`config.mk`:
```
export PLATFORM = sky130hd
export DESIGN_NAME = map_flow_lookup_flat
export DESIGN_NICKNAME = d
export VERILOG_FILES = /design/src/rtl/map_flow_lookup_pkg.sv /design/src/rtl/map_flow_lookup_if.sv /design/src/rtl/map_flow_table.sv /design/src/rtl/map_flow_lookup.sv /design/src/flat_wrapper.sv
export SDC_FILE = /design/constraint.sdc
export NUM_CORES = 2
export LEC_CHECK = 0
export CORE_UTILIZATION = 36
export DETAILED_ROUTE_END_ITERATION = 12
export GPL_TIMING_DRIVEN = 0
export MAX_ROUTING_LAYER = met4
export PLACE_DENSITY = 0.62
export RECOVER_POWER = 25
export SYNTH_ARGS = -nofsm -noshare
export SYNTH_HDL_FRONTEND = slang
export SYNTH_HIERARCHICAL = 1
export SYNTH_SLANG_ARGS = --single-unit
```
`constraint.sdc`:
```
create_clock -name i_clk -period 27 [get_ports i_clk]
set_clock_uncertainty 0.1 [all_clocks]
set_input_delay 6.75 -clock i_clk [delete_from_list [all_inputs] [get_ports i_clk]]
set_output_delay 6.75 -clock i_clk [all_outputs]
set_load 0.005 [all_outputs]
```
`src/rtl/map_flow_lookup_pkg.sv`:
```
// Shared widths, key layout, table entry format and FSM encoding for the flow lookup block.
// No logic; types and constants only.
// Consumers import with map_flow_lookup_pkg::*.
package map_flow_lookup_pkg;

  // Datapath widths
  localparam int KEY_W    = 104;
  localparam int FLOWID_W = 14;
  localparam int BUFID_W  = 9;
  localparam int DMAC_W   = 48;
  localparam int DROP_W   = 16;

  // 5-tuple field placement inside the key
  localparam int PROTO_LSB = 96;
  localparam int SIP_LSB   = 64;
  localparam int DIP_LSB   = 32;
  localparam int SPORT_LSB = 16;
  localparam int DPORT_LSB = 0;
  localparam int PROTO_W   = 8;
  localparam int IP_W      = 32;
  localparam int PORT_W    = 16;

  typedef logic [KEY_W-1:0]    key_t;
  typedef logic [FLOWID_W-1:0] flowid_t;
  typedef logic [BUFID_W-1:0]  bufid_t;
  typedef logic [DMAC_W-1:0]   dmac_t;
  typedef logic [DROP_W-1:0]   drop_cnt_t;

  // One mapping table entry
  typedef struct packed {
    logic    valid;
    key_t    key;
    flowid_t flowid;
  } tbl_entry_t;

  // Lookup FSM encoding
  typedef enum logic [1:0] {
    ST_IDLE   = 2'd0,
    ST_SEARCH = 2'd1,
    ST_OUTPUT = 2'd2
  } lookup_st_e;

  // Assemble a key from its 5-tuple fields
  function automatic key_t make_key(input logic [PROTO_W-1:0] proto,
                                    input logic [IP_W-1:0]    sip,
                                    input logic [IP_W-1:0]    dip,
                                    input logic [PORT_W-1:0]  sport,
                                    input logic [PORT_W-1:0]  dport);
    key_t k;
    k = '0;
    k[PROTO_LSB +: PROTO_W] = proto;
    k[SIP_LSB   +: IP_W]    = sip;
    k[DIP_LSB   +: IP_W]    = dip;
    k[SPORT_LSB +: PORT_W]  = sport;
    k[DPORT_LSB +: PORT_W]  = dport;
    return k;
  endfunction

endpackage

```
`src/rtl/map_flow_lookup_if.sv`:
```
// Bundles the key request, table config and lookup result signals of the flow lookup block.
// No latency; wiring only.
// No backpressure: key and config are strobes, result is a single-cycle strobe.
interface map_flow_lookup_if #(
  parameter int ENTRY_NUM = 8
);
  import map_flow_lookup_pkg::*;

  localparam int ADDR_W = $clog2(ENTRY_NUM);

  // Key request
  key_t               iv_5tuple_data;
  logic               i_5tuple_data_wr;
  dmac_t              iv_dmac;
  bufid_t             iv_bufid;
  logic               i_tcp_or_udp_flag;

  // Table configuration
  logic               i_cfg_wr;
  logic [ADDR_W-1:0]  iv_cfg_addr;
  key_t               iv_cfg_key;
  flowid_t            iv_cfg_flowid;
  logic               i_cfg_valid;

  // Lookup result
  flowid_t            ov_flowid;
  logic               o_hit;
  dmac_t              ov_dmac;
  bufid_t             ov_bufid;
  logic               o_lookup_wr;
  drop_cnt_t          ov_drop_cnt;

  // Requester / configurator side
  modport master (
    output iv_5tuple_data, i_5tuple_data_wr, iv_dmac, iv_bufid, i_tcp_or_udp_flag,
    output i_cfg_wr, iv_cfg_addr, iv_cfg_key, iv_cfg_flowid, i_cfg_valid,
    input  ov_flowid, o_hit, ov_dmac, ov_bufid, o_lookup_wr, ov_drop_cnt
  );

  // Lookup engine side
  modport slave (
    input  iv_5tuple_data, i_5tuple_data_wr, iv_dmac, iv_bufid, i_tcp_or_udp_flag,
    input  i_cfg_wr, iv_cfg_addr, iv_cfg_key, iv_cfg_flowid, i_cfg_valid,
    output ov_flowid, o_hit, ov_dmac, ov_bufid, o_lookup_wr, ov_drop_cnt
  );

endinterface

```
`src/rtl/map_flow_table.sv`:
```
// Register-based flow mapping table with one config write port and one indexed read port.
// Write lands on the edge after cfg_wr; read is combinational from the registered entries.
// No backpressure: writes accepted every cycle, including during a search.
module map_flow_table
  import map_flow_lookup_pkg::*;
#(
  parameter int ENTRY_NUM = 8,
  parameter int ADDR_W    = $clog2(ENTRY_NUM)
) (
  input  logic              i_clk,
  input  logic              i_rst,
  input  logic              cfg_wr,
  input  logic [ADDR_W-1:0] cfg_addr,
  input  key_t              cfg_key,
  input  flowid_t           cfg_flowid,
  input  logic              cfg_valid,
  input  logic [ADDR_W-1:0] rd_idx,
  output tbl_entry_t        rd_entry
);

  tbl_entry_t entry_q [ENTRY_NUM];

  // Entry storage: reset wipes every entry, otherwise a config strobe overwrites one entry
  always_ff @(posedge i_clk) begin
    if (i_rst) begin
      for (int i = 0; i < ENTRY_NUM; i++) begin
        entry_q[i] <= '0;
      end
    end else if (cfg_wr) begin
      entry_q[cfg_addr] <= '{valid: cfg_valid, key: cfg_key, flowid: cfg_flowid};
    end
  end

  // A compare in the write cycle sees the pre-write contents
  assign rd_entry = entry_q[rd_idx];

endmodule

```
`src/rtl/map_flow_lookup.sv`:
```
// 5-tuple to TSN flow id lookup: sequential scan of the mapping table, lowest matching index wins.
// Result strobe ENTRY_NUM+1 cycles after the key strobe, fixed for hit, miss and non-TCP/UDP keys.
// One lookup in flight; keys arriving while busy are dropped and counted (saturating).
module map_flow_lookup
  import map_flow_lookup_pkg::*;
#(
  parameter int ENTRY_NUM = 8
) (
  input logic               i_clk,
  input logic               i_rst,
  map_flow_lookup_if.slave  bus
);

  localparam int ADDR_W = $clog2(ENTRY_NUM);
  localparam logic [ADDR_W-1:0] LAST_IDX = ADDR_W'(ENTRY_NUM - 1);

  lookup_st_e        st_q, st_d;
  logic [ADDR_W-1:0] idx_q;
  key_t              key_dat_q;
  dmac_t             dmac_dat_q;
  bufid_t            bufid_dat_q;
  logic              flag_q;
  logic              hit_q;
  flowid_t           hit_flowid_q;

  tbl_entry_t        rd_entry;
  logic              last_idx;
  logic              cmp_match;
  logic              key_accept;
  logic              key_drop;
  logic              result_vld;
  logic              final_hit;
  flowid_t           final_flowid;

  flowid_t           flowid_q;
  logic              o_hit_q;
  dmac_t             dmac_out_q;
  bufid_t            bufid_out_q;
  logic              lookup_wr_q;
  drop_cnt_t         drop_cnt_q;

  map_flow_table #(
    .ENTRY_NUM (ENTRY_NUM),
    .ADDR_W    (ADDR_W)
  ) u_table (
    .i_clk      (i_clk),
    .i_rst      (i_rst),
    .cfg_wr     (bus.i_cfg_wr),
    .cfg_addr   (bus.iv_cfg_addr),
    .cfg_key    (bus.iv_cfg_key),
    .cfg_flowid (bus.iv_cfg_flowid),
    .cfg_valid  (bus.i_cfg_valid),
    .rd_idx     (idx_q),
    .rd_entry   (rd_entry)
  );

  assign last_idx   = (idx_q == LAST_IDX);
  // Non-TCP/UDP keys never match, but the scan still runs its full length
  assign cmp_match  = (st_q == ST_SEARCH) && rd_entry.valid && flag_q &&
                      (rd_entry.key == key_dat_q);
  assign result_vld = (st_q == ST_SEARCH) && last_idx;

  // The final compare happens in the same cycle the result is registered
  assign final_hit    = hit_q | cmp_match;
  assign final_flowid = hit_q     ? hit_flowid_q    :
                        cmp_match ? rd_entry.flowid : '0;

  // FSM state register
  always_ff @(posedge i_clk) begin
    if (i_rst) begin
      st_q <= ST_IDLE;
    end else begin
      st_q <= st_d;
    end
  end

  // FSM next state plus key accept/drop decode
  always_comb begin
    st_d       = st_q;
    key_accept = 1'b0;
    key_drop   = 1'b0;
    case (st_q)
      ST_IDLE: begin
        if (bus.i_5tuple_data_wr) begin
          key_accept = 1'b1;
          st_d       = ST_SEARCH;
        end
      end
      ST_SEARCH: begin
        key_drop = bus.i_5tuple_data_wr;
        if (last_idx) begin
          st_d = ST_OUTPUT;
        end
      end
      ST_OUTPUT: begin
        key_drop = bus.i_5tuple_data_wr;
        st_d     = ST_IDLE;
      end
      default: begin
        st_d = ST_IDLE;
      end
    endcase
  end

  // Request latches and scan index: loaded on accept, index advances every search cycle
  always_ff @(posedge i_clk) begin
    if (i_rst) begin
      idx_q       <= '0;
      key_dat_q   <= '0;
      dmac_dat_q  <= '0;
      bufid_dat_q <= '0;
      flag_q      <= 1'b0;
    end else if (key_accept) begin
      idx_q       <= '0;
      key_dat_q   <= bus.iv_5tuple_data;
      dmac_dat_q  <= bus.iv_dmac;
      bufid_dat_q <= bus.iv_bufid;
      flag_q      <= bus.i_tcp_or_udp_flag;
    end else if (st_q == ST_SEARCH) begin
      idx_q <= idx_q + ADDR_W'(1);
    end
  end

  // First-match capture: once set, later matching entries are ignored
  always_ff @(posedge i_clk) begin
    if (i_rst) begin
      hit_q        <= 1'b0;
      hit_flowid_q <= '0;
    end else if (key_accept) begin
      hit_q        <= 1'b0;
      hit_flowid_q <= '0;
    end else if (cmp_match && !hit_q) begin
      hit_q        <= 1'b1;
      hit_flowid_q <= rd_entry.flowid;
    end
  end

  // Result registers: strobe and hit for one cycle, data fields hold until the next result
  always_ff @(posedge i_clk) begin
    if (i_rst) begin
      lookup_wr_q <= 1'b0;
      o_hit_q     <= 1'b0;
      flowid_q    <= '0;
      dmac_out_q  <= '0;
      bufid_out_q <= '0;
    end else begin
      lookup_wr_q <= 1'b0;
      o_hit_q     <= 1'b0;
      if (result_vld) begin
        lookup_wr_q <= 1'b1;
        o_hit_q     <= final_hit;
        flowid_q    <= final_flowid;
        dmac_out_q  <= dmac_dat_q;
        bufid_out_q <= bufid_dat_q;
      end
    end
  end

  // Saturating count of keys discarded while a lookup is in flight
  always_ff @(posedge i_clk) begin
    if (i_rst) begin
      drop_cnt_q <= '0;
    end else if (key_drop && (drop_cnt_q != '1)) begin
      drop_cnt_q <= drop_cnt_q + DROP_W'(1);
    end
  end

  assign bus.o_lookup_wr = lookup_wr_q;
  assign bus.o_hit       = o_hit_q;
  assign bus.ov_flowid   = flowid_q;
  assign bus.ov_dmac     = dmac_out_q;
  assign bus.ov_bufid    = bufid_out_q;
  assign bus.ov_drop_cnt = drop_cnt_q;

endmodule

```
`src/flat_wrapper.sv`:
```
// flat-port wrapper written by rule: the top's interface ports become plain ports
module map_flow_lookup_flat import map_flow_lookup_pkg::*;
#(
  parameter int ENTRY_NUM = 8
)
  (i_clk, i_rst, bus_iv_5tuple_data, bus_i_5tuple_data_wr, bus_iv_dmac, bus_iv_bufid, bus_i_tcp_or_udp_flag, bus_i_cfg_wr, bus_iv_cfg_addr, bus_iv_cfg_key, bus_iv_cfg_flowid, bus_i_cfg_valid, bus_ov_flowid, bus_o_hit, bus_ov_dmac, bus_ov_bufid, bus_o_lookup_wr, bus_ov_drop_cnt);
  map_flow_lookup_if #(.ENTRY_NUM(ENTRY_NUM)) bus_i ();
  input logic i_clk;
  input logic i_rst;
  input wire logic [$bits(bus_i.iv_5tuple_data)-1:0] bus_iv_5tuple_data;
  input wire logic [$bits(bus_i.i_5tuple_data_wr)-1:0] bus_i_5tuple_data_wr;
  input wire logic [$bits(bus_i.iv_dmac)-1:0] bus_iv_dmac;
  input wire logic [$bits(bus_i.iv_bufid)-1:0] bus_iv_bufid;
  input wire logic [$bits(bus_i.i_tcp_or_udp_flag)-1:0] bus_i_tcp_or_udp_flag;
  input wire logic [$bits(bus_i.i_cfg_wr)-1:0] bus_i_cfg_wr;
  input wire logic [$bits(bus_i.iv_cfg_addr)-1:0] bus_iv_cfg_addr;
  input wire logic [$bits(bus_i.iv_cfg_key)-1:0] bus_iv_cfg_key;
  input wire logic [$bits(bus_i.iv_cfg_flowid)-1:0] bus_iv_cfg_flowid;
  input wire logic [$bits(bus_i.i_cfg_valid)-1:0] bus_i_cfg_valid;
  output wire logic [$bits(bus_i.ov_flowid)-1:0] bus_ov_flowid;
  output wire logic [$bits(bus_i.o_hit)-1:0] bus_o_hit;
  output wire logic [$bits(bus_i.ov_dmac)-1:0] bus_ov_dmac;
  output wire logic [$bits(bus_i.ov_bufid)-1:0] bus_ov_bufid;
  output wire logic [$bits(bus_i.o_lookup_wr)-1:0] bus_o_lookup_wr;
  output wire logic [$bits(bus_i.ov_drop_cnt)-1:0] bus_ov_drop_cnt;
  assign bus_i.iv_5tuple_data = bus_iv_5tuple_data;
  assign bus_i.i_5tuple_data_wr = bus_i_5tuple_data_wr;
  assign bus_i.iv_dmac = bus_iv_dmac;
  assign bus_i.iv_bufid = bus_iv_bufid;
  assign bus_i.i_tcp_or_udp_flag = bus_i_tcp_or_udp_flag;
  assign bus_i.i_cfg_wr = bus_i_cfg_wr;
  assign bus_i.iv_cfg_addr = bus_iv_cfg_addr;
  assign bus_i.iv_cfg_key = bus_iv_cfg_key;
  assign bus_i.iv_cfg_flowid = bus_iv_cfg_flowid;
  assign bus_i.i_cfg_valid = bus_i_cfg_valid;
  assign bus_ov_flowid = bus_i.ov_flowid;
  assign bus_o_hit = bus_i.o_hit;
  assign bus_ov_dmac = bus_i.ov_dmac;
  assign bus_ov_bufid = bus_i.ov_bufid;
  assign bus_o_lookup_wr = bus_i.o_lookup_wr;
  assign bus_ov_drop_cnt = bus_i.ov_drop_cnt;
  map_flow_lookup #(.ENTRY_NUM(ENTRY_NUM)) u_core (.i_clk(i_clk), .i_rst(i_rst), .bus(bus_i));
endmodule
```
==> impl_summary.md <==
Critical path
The biggest cell delay along the critical path is 1.12 ns. The critical path goes through dlygate4sd3_1, nand3b_1, clkbuf_1, clkbuf_1, buf_2, o21bai_4, buf_12, buf_16, buf_12. The worst register-to-register path ends at u_core/hit_flowid_q[11].

The critical path starts at i_rst. The number of cells on the critical path is 9. The number of buffers and inverters on the critical path is 7.

The startpoint type of the worst setup path is an input pin. In this run the worst path has a maximum fanout of 26. The worst setup path endpoint is u_core/u_table/entry_q[3][63]. The critical path is of the input pin to flip-flop type. The cell count of the worst reg-to-reg path is 11. The worst register-to-register path begins at u_core/idx_q[2]. The largest individual stage delay along the critical path comes from the cell clkbuf_1. For the worst setup path, the data arrival time is 11.76 ns. The worst path required time is 27.41 ns. STA classifies the critical path endpoint as a flip-flop.

The cell family with the largest share of critical-path delay is buffers and inverters. The reg2reg setup slack is 21.39 ns.

Finish
Once layout is complete, the cells apart from fillers number 6594. For this run, the post-layout net count is 4857. The post-route netlist has 12.8% of its cells at a drive strength greater than 1. The library cells used most frequently in the layout, excluding fill and tap cells, are 955 x nor3_1, 952 x edfxtp_1, 446 x nand2_1.

The growth of design area from synthesis to finish is 21.3%. The most common cell after layout, fill and taps aside is nor3_1.

Timing
The worst setup margin is 15.65 ns. Setup repair after global routing left no endpoint under its margin. Subtracting the final worst setup slack from the clock period gives 11.35 ns. The total of endpoints with negative setup slack in the final report is 0.

Of the available clock period, the critical path in the final layout requires 42.0%. The maximum clock frequency is 0.0881 GHz. Setup total negative slack on the finished layout was measured at 0 ns. The number of pins with negative max-slew slack in the final report is 35. The transition time of the tightest slew-check pin is 1.93 ns. The final hold violation count is 0. Headroom to the max-slew limit came out at -28.8%.

Drt
The highest metal layer carrying signal wires in the routed design is met4. After detailed routing, the met2 layer carries 81.1 mm of wire. The number of design-rule violations left by the first detailed-router iteration is 4421.

In this run the remaining antenna-violating nets after routing total 0. The detailed-route wire length is 180 mm. The first TritonRoute pass finished after 7 iterations. After detailed routing, the average wire length per cell comes to 27.3 um. The routed wire length on met3 is 23.2 mm.

The count of vias placed by the detailed router is 37300. In the final routing, the length of wire on met1 measures 71.1 mm. The average vias per placed instance is 5.66.

The detailed-route DRC error count is 0.

Clock network
Clock tree synthesis inserted a total of 132 buffers. In this run, post-CTS hold repair placed 0 buffers. The clock net in this run drives a total of 1223 sinks. The deepest clock path buffer count is 3. The clock transition at the registers of the reported paths is 0.06 ns. TritonCTS built the clock tree.

The post-CTS resize count is 0. The post-CTS setup buffer count is 0. At the later pin of the worst-skew pair, clock insertion delay measures 0.77 ns.

The count of H-tree levels built during CTS is 4. The tree is rooted in a clkbuf_16.

Floorplan
For this design the top-level I/O count stands at 377. The height of the die is 386 um. The placeable core region is 0.146 mm^2. The die covers 0.149 mm^2. For this configuration, the core starts out at a cell density of 36.4%. The die is 386 um wide.

Row generation in the floorplan step produced 140 rows.

Yosys
After synthesis, the share of flip-flops with an asynchronous set or reset is 0%. The synthesized net count is 4307. The number of instances in the synthesized netlist is 4013. The most area-hungry cell type in the Yosys netlist is edfxtp_1. In this run, synthesis produced a sequential element count of 1223. The distinct cell type count of the synthesized netlist is 49. The share of the synthesized area in the top cell type is 53.7%. The most used flip-flop cell after synthesis is edfxtp_1. Of the synthesized area, sequential elements account for 64.0%.

Dividing the synthesized area by the synthesized cell count gives 13.3 um^2. The area of the mapped netlist is 0.0532 mm^2. After synthesis, the cell types taking the most area are edfxtp_1 54%, dfxtp_1 10%, nor3_1 9.0%. The number of flops mapped to enable cells by yosys is 952. The number of synthesis warnings is 6.

Power
The worst-case IR drop observed on VDD is 0.0000616 V. The total leakage power is 20.1 nW. In this run the power density over the cells is 70.0 mW/mm^2.

Global route
The number of antenna violations at the first check in global routing is 10. The all-layer global routing usage is 24.6%. The pin count of the biggest net entering global routing is 27. The global-route wire length before repair is 256 mm. The via count of the first global-routing pass came to 36600. The total overflow left after global routing is 0.

Placement
Buffers placed on the I/O ports in this run total 376. Including well taps, the total number of placed cells is 6346. Detailed placement finished with a half-perimeter wire length of 127 mm. Routability-driven placement finished with a final weighted congestion of 0.904. The setup slack at placement is 15.80 ns.

Job
The tool flagged a number of max-cap violations equal to 3.

Hold path
The class of the worst hold path is flip-flop to flip-flop.

Run status
The run finished, with violations left. The checks that failed: capacitance limit, slew limit.
report_power, final:
part	leakage [nW]	total, mW	internal (mW)	switching (mW)
Sequential	11.3	2.17	2.14	0.0369
Combinational	6.70	0.541	0.210	0.332
Clock	2.08	1.80	1.04	0.758
tightest hold or removal path, stage by stage, from the launching register on:
cell and delay [ns]:
dfxtp_1 0.30, nand2_1 0.05, a21oi_1 0.05
Yosys cell counts (18+ instances only):
cell / count
xnor2_1: 108
edfxtp_1: 952
nand2_1: 446
nor2_1: 23
buf_1: 22
dfxtp_1: 271
nand4_1: 30
mux4_1: 85
nor3_1: 955
mux2_2: 119
clkbuf_1: 262
mux4_2: 153
buf_6: 18
clkinv_1: 119
a21oi_1: 236
buf_2: 47
per-stage QoR:
step	total power, mW	hold WS, ns	util [%]	area, um^2
final	4.51	0.349	44.2	64500
after global routing	4.64	0.365	44.2	64500
after CTS	4.54	0.347	44.2	64600
after detailed placement	2.75	0.344	41.3	60300
after global placement	2.75	0.337	40.6	59300
after floorplan	2.51	0.332	-	53200
state kept, by name (all words and copies together), names as in the netlist:
signal / flops
u_core/u_table/entry_q: 952
u_core/key_dat_q: 104
u_core/bus.ov_dmac: 48
u_core/dmac_dat_q: 48
u_core/bus.ov_drop_cnt: 16
u_core/bus.ov_flowid: 14
u_core/hit_flowid_q: 14
u_core/bufid_dat_q: 9
u_core/bus.ov_bufid: 9
u_core/idx_q: 3
u_core/st_q: 2
u_core/bus.o_hit: 1
u_core/bus.o_lookup_wr: 1
u_core/flag_q: 1
u_core/hit_q: 1
logic make-up (layout without fill, tap and decap cells):
kind of cell | count (synthesis) | in the layout | synth area share, %
buffers and inverters | 506 | 1162 | 4.36
AND/OR/NAND/NOR | 1506 | 1506 | 13.4
multiplexers | 361 | 361 | 13.3
AO/OA/AOI/OAI | 294 | 294 | 2.97
other | 0 | 8 | 0
adder cells (fa/ha/maj) | 6 | 6 | 0.141
XOR/XNOR | 117 | 117 | 1.93
flip-flops | 1223 | 1223 | 64.0
worst min-delay path by stage:
stage                                 from                     end  slack, ns  depth (start not counted)
floorplan            u_core/bufid_dat_q[0]  u_core/bus.ov_bufid[0]       0.33                          2
global placement     u_core/dmac_dat_q[24]  u_core/bus.ov_dmac[24]       0.34                          2
detailed placement   u_core/dmac_dat_q[23]  u_core/bus.ov_dmac[23]       0.34                          2
CTS                  u_core/dmac_dat_q[14]  u_core/bus.ov_dmac[14]       0.35                          2
global route         u_core/dmac_dat_q[14]  u_core/bus.ov_dmac[14]       0.37                          2
finish              u_core/bus.ov_dmac[35]  u_core/bus.ov_dmac[35]       0.35                          2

^^^^

| Task instructions |
Whenever a line in the records contains the word "instances", copy that line.

| Task output |
After synthesis, the share of flip-flops with an asynchronous set or reset is 0%. The synthesized net count is 4307. The number of instances in the synthesized netlist is 4013. The most area-hungry cell type in the Yosys netlist is edfxtp_1. In this run, synthesis produced a sequential element count of 1223. The distinct cell type count of the synthesized netlist is 49. The share of the synthesized area in the top cell type is 53.7%. The most used flip-flop cell after synthesis is edfxtp_1. Of the synthesized area, sequential elements account for 64.0%.
Yosys cell counts (18+ instances only):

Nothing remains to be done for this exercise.